──────── Source data

**config.mk**
```make
export PLATFORM = sky130hd
export DESIGN_NAME = softmax_result_decoder
export DESIGN_NICKNAME = d
export VERILOG_FILES = /design/src/rtl/softmax_pkg.sv /design/src/rtl/sync_fifo.sv /design/src/rtl/softmax_result_decoder.sv
export SDC_FILE = /design/constraint.sdc
export NUM_CORES = 1
export LEC_CHECK = 0
export BUFFER_PORTS_ARGS = -buffer_cell sky130_fd_sc_hd__buf_2
export CAP_MARGIN = 10
export CORE_ASPECT_RATIO = 1.5
export CORE_UTILIZATION = 35
export DETAILED_ROUTE_END_ITERATION = 8
export SYNTH_ARGS = -nofsm -noshare
export SYNTH_HDL_FRONTEND = slang
export SYNTH_SLANG_ARGS = --single-unit
```
**constraint.sdc**
```tcl
create_clock -name clk -period 3.24 [get_ports clk]
set_clock_uncertainty 0.15 [all_clocks]
set_input_delay 0.324 -clock clk [delete_from_list [all_inputs] [get_ports clk]]
set_output_delay 0.324 -clock clk [all_outputs]
set_load 0.005 [all_outputs]
```
**src/rtl/softmax_pkg.sv**
```systemverilog
// Shared definitions for the pseudo-softmax datapath: field widths,
// serializer state encoding and the mantissa/exponent decode helper.
package softmax_pkg;

  localparam int MANT_W = 3;
  localparam int EXP_W  = 3;
  localparam int FIX_W  = 11;

  typedef enum logic [1:0] {
    IDLE = 2'd0,
    HI   = 2'd1,
    LO   = 2'd2
  } ser_state_t;

  // Expand a mantissa/exponent pair to its fixed-point value.
  // mant=0, exp=0 is reserved to mean an exact zero.
  function automatic logic [FIX_W-1:0] decode_fix(
    input logic [MANT_W-1:0] mant,
    input logic [EXP_W-1:0]  ex
  );
    logic [FIX_W-1:0] base;
    base = FIX_W'({1'b1, mant});
    if (mant == '0 && ex == '0) begin
      return '0;
    end
    return base << ex;
  endfunction

endpackage

```
**src/rtl/sync_fifo.sv**
```systemverilog
// Single-clock FIFO with occupancy count. Pushes into a full FIFO and
// pops from an empty one are ignored. Head data is visible combinationally.
module sync_fifo #(
  parameter int WIDTH = 11,
  parameter int DEPTH = 4
) (
  input  logic                   clk,
  input  logic                   rst_n,
  input  logic                   push,
  input  logic [WIDTH-1:0]       wr_data,
  input  logic                   pop,
  output logic [WIDTH-1:0]       rd_data,
  output logic                   full,
  output logic                   empty,
  output logic [$clog2(DEPTH):0] count
);

  localparam int AW = $clog2(DEPTH);
  localparam int CW = AW + 1;

  logic [WIDTH-1:0] mem [DEPTH];
  logic [AW-1:0]    wr_ptr_reg;
  logic [AW-1:0]    rd_ptr_reg;
  logic [CW-1:0]    count_reg;
  logic             do_push;
  logic             do_pop;

  assign full    = (count_reg == CW'(DEPTH));
  assign empty   = (count_reg == '0);
  assign count   = count_reg;
  assign rd_data = mem[rd_ptr_reg];
  assign do_push = push && !full;
  assign do_pop  = pop && !empty;

  // Storage write; contents need no reset because occupancy gates every read.
  always_ff @(posedge clk) begin
    if (do_push) begin
      mem[wr_ptr_reg] <= wr_data;
    end
  end

  // Pointer and occupancy bookkeeping; pointers wrap since DEPTH is a power of two.
  always_ff @(posedge clk) begin
    if (!rst_n) begin
      wr_ptr_reg <= '0;
      rd_ptr_reg <= '0;
      count_reg  <= '0;
    end else begin
      if (do_push) wr_ptr_reg <= wr_ptr_reg + 1'b1;
      if (do_pop)  rd_ptr_reg <= rd_ptr_reg + 1'b1;
      case ({do_push, do_pop})
        2'b10:   count_reg <= count_reg + 1'b1;
        2'b01:   count_reg <= count_reg - 1'b1;
        default: count_reg <= count_reg;
      endcase
    end
  end

endmodule

```
**src/rtl/softmax_result_decoder.sv**
```systemverilog
// Decodes mantissa/exponent results to 11-bit fixed point, buffers them,
// and serializes each as a high byte followed by a low byte.
module softmax_result_decoder
  import softmax_pkg::*;
#(
  parameter int DEPTH = 4
) (
  input  logic              clk,
  input  logic              rst_n,
  input  logic              in_valid,
  output logic              in_ready,
  input  logic [MANT_W-1:0] mant_in,
  input  logic [EXP_W-1:0]  exp_in,
  output logic              out_valid,
  input  logic              out_ready,
  output logic [7:0]        out_data,
  output logic              out_last
);

  localparam int CW = $clog2(DEPTH) + 1;

  logic [FIX_W-1:0] dec_val;
  logic [FIX_W-1:0] head;
  logic             fifo_full;
  logic             fifo_empty;
  logic [CW-1:0]    fifo_count;
  logic             push;
  logic             pop;

  ser_state_t       state_reg;
  logic [FIX_W-1:0] hold_reg;
  logic             out_valid_reg;
  logic [7:0]       out_data_reg;
  logic             out_last_reg;

  assign dec_val   = decode_fix(mant_in, exp_in);
  assign in_ready  = (fifo_count < CW'(DEPTH)) && !fifo_full;
  assign push      = in_valid && in_ready;
  assign out_valid = out_valid_reg;
  assign out_data  = out_data_reg;
  assign out_last  = out_last_reg;

  sync_fifo #(
    .WIDTH (FIX_W),
    .DEPTH (DEPTH)
  ) u_fifo (
    .clk     (clk),
    .rst_n   (rst_n),
    .push    (push),
    .wr_data (dec_val),
    .pop     (pop),
    .rd_data (head),
    .full    (fifo_full),
    .empty   (fifo_empty),
    .count   (fifo_count)
  );

  // Pop the head whenever the serializer is ready to start a new result.
  always_comb begin
    pop = 1'b0;
    case (state_reg)
      IDLE:    pop = !fifo_empty;
      LO:      pop = out_ready && !fifo_empty;
      default: pop = 1'b0;
    endcase
  end

  // Serializer FSM with registered byte outputs; holds them while stalled.
  always_ff @(posedge clk) begin
    if (!rst_n) begin
      state_reg     <= IDLE;
      hold_reg      <= '0;
      out_valid_reg <= 1'b0;
      out_data_reg  <= '0;
      out_last_reg  <= 1'b0;
    end else begin
      case (state_reg)
        IDLE: begin
          if (!fifo_empty) begin
            state_reg     <= HI;
            hold_reg      <= head;
            out_valid_reg <= 1'b1;
            out_data_reg  <= {5'b0, head[10:8]};
            out_last_reg  <= 1'b0;
          end
        end
        HI: begin
          if (out_ready) begin
            state_reg    <= LO;
            out_data_reg <= hold_reg[7:0];
            out_last_reg <= 1'b1;
          end
        end
        LO: begin
          if (out_ready) begin
            if (!fifo_empty) begin
              state_reg     <= HI;
              hold_reg      <= head;
              out_valid_reg <= 1'b1;
              out_data_reg  <= {5'b0, head[10:8]};
              out_last_reg  <= 1'b0;
            end else begin
              state_reg     <= IDLE;
              out_valid_reg <= 1'b0;
              out_data_reg  <= '0;
              out_last_reg  <= 1'b0;
            end
          end
        end
        default: begin
          state_reg     <= IDLE;
          out_valid_reg <= 1'b0;
          out_data_reg  <= '0;
          out_last_reg  <= 1'b0;
        end
      endcase
    end
  end

endmodule

```
==> impl_metrics.py <==
metrics = {
    "logic_synthesis": {
        "synthArstFlopShare_pct": 0,
        "seq_area_frac_synth_pct": 62.67,
        "yosysMostFrequentCell": "edfxtp_1",
        "yosys_warnings": 0,
        "synth_mux_area_share_pct": 11.58,
        "synth_fp_nets": 238,
        "synth_top_area_share_pct": 44.00,
        "syn_area_um2": 3003,
        "ys.flop_type": "edfxtp_1",
        "synth_common_cells": "edfxtp_1, nor2_1, dfxtp_1",
        "yosysTopAreaCell": "edfxtp_1",
        "synth_compound_area_share_pct": 8.250,
        "avgSynthCellArea_um2": 13.53,
        "synth_top_family_by_area": "multiplexers",
        "synthTopCellsByArea": "edfxtp_1, dfxtp_1, mux4_2, nor2_1, mux2i_1",
        "synthDistinctLibCells": 39,
        "synthSimpleGateAreaFrac_pct": 10.17,
        "synth_xor_area_share_pct": 1.458,
        "synth_edf_count": 44,
        "synth_cells": 222,
        "synthAdderAreaFrac_pct": 2.750,
        "synth-seq-cells": 72,
    },
    "place": {
        "dp_hpwl_um": 3640,
        "port_buffers": 20,
        "dpl-instance-area_um2": 3201,
        "gp_congestion": 0.8445,
    },
    "global_route": {
        "met1_usage_pct": 14.64,
        "antenna_found_initial": 0,
        "grtUsageMet3_pct": 3.307,
        "first_global_vias": 1726,
        "grt_use_met2_pct": 22.95,
        "grt_usage_pct": 13.29,
        "grt-ovfl-total": 0,
        "grt_max_degree": 27,
        "grt_pass1_wl_um": 8714,
        "busiest_layer": "met2",
    },
    "clocking": {
        "cts_resized": 0,
        "clockBufferDepth": 2,
        "clock_sinks": 72,
        "htree_levels": 3,
        "cts_inserted_buffers": 9,
        "cts_hold_buffers": 0,
        "clk_latency_ps": 330,
        "clkSlewWorstSetupHoldPaths_ps": 60,
        "cts_tree": "built",
        "post_cts_buffers": 0,
        "clockRootBuffer": "clkbuf_16",
    },
    "power": {
        "vdd_ir_drop_max_v": 0.0003832,
        "power_leakage_nw": 1.274,
        "power.density_nw_per_um2": 890.8,
        "power.total_mw": 3.159,
    },
    "floorplanning": {
        "initial_utilization_pct": 35.91,
        "rows": 41,
        "die_w_um": 77.63,
        "dieArea_um2": 8962,
        "fp.dieH_um": 115.4,
        "core_area_um2": 8362,
        "io_pins": 21,
    },
    "drt": {
        "via_per_inst": 4.910,
        "ant_nets": 0,
        "first_iter_violations": 45,
        "firstDrtPassIters": 4,
        "routed_wl_um": 5289,
        "wl_per_cell_um": 14.90,
        "vias": 1743,
        "drc_errors": 0,
    },
    "cells_and_area": {
        "largest_reg_flops": 44,
        "final.fill_count": 766,
        "final_core_util_pct": 42.41,
        "multi_input_area_um2": 1032,
        "drive_above_1_share_pct": 21.77,
        "final_cell_area_um2": 3546,
        "layout-area-overhead-vs-synth_pct": 18.08,
        "final_nets": 259,
        "diodes": 0,
        "seqCellArea_um2": 1882,
    },
    "setup_path": {
        "r2r_end": "u_fifo.count[2]$_SDFFE_PN0P_",
        "rrSetupSlack_ps": 830,
        "start_kind": "flop",
        "cp.required_ps": 3330,
        "critPathCaptureType": "flop",
        "reg2reg_from": "out_last$_SDFFE_PN0P_",
        "path_class": "reg -> reg",
        "critPathLaunch": "out_last$_SDFFE_PN0P_",
        "crit_end": "u_fifo.count[2]$_SDFFE_PN0P_",
        "r2r_cells": 8,
        "crit_fanout": 12,
        "arrival_ps": 2500,
    },
    "worst_hold_path": {
        "hp-class": "in -> reg",
    },
    "sta": {
        "worst-slew-pin-transition_ps": 735.3,
        "fmax_mhz": 414.2,
        "slew_headroom_pct": 50.68,
        "tns_ps": 0,
        "slew_violations": 0,
        "setup_viol_count_final": 0,
        "min_period_ps": 2414,
        "rsz0062_at_grt": "false",
        "hold_viol_final": 0,
        "timing.final.crit_share_pct": 74.51,
        "hold_ws_ps": 115.5,
    },
    "run": {
        "drv_cap": 0,
    },
    "run_status": {
        "status": "finished, final reports clean",
    },
}
-- stage by stage --
stage | setup WS (ps) | cells
floorplan | 759.1 | 222
global placement | 890.0 | 339
detailed placement | 829.6 | 339
CTS | 813.1 | 355
global route | 620.2 | 355
finish | 825.7 | 355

────────────────

● Work item:
Copy exactly the line that contains "detailed placement | 829.6 | 339" and every line after it, up to and including the last line of the records.

● Written response:
detailed placement | 829.6 | 339
CTS | 813.1 | 355
global route | 620.2 | 355
finish | 825.7 | 355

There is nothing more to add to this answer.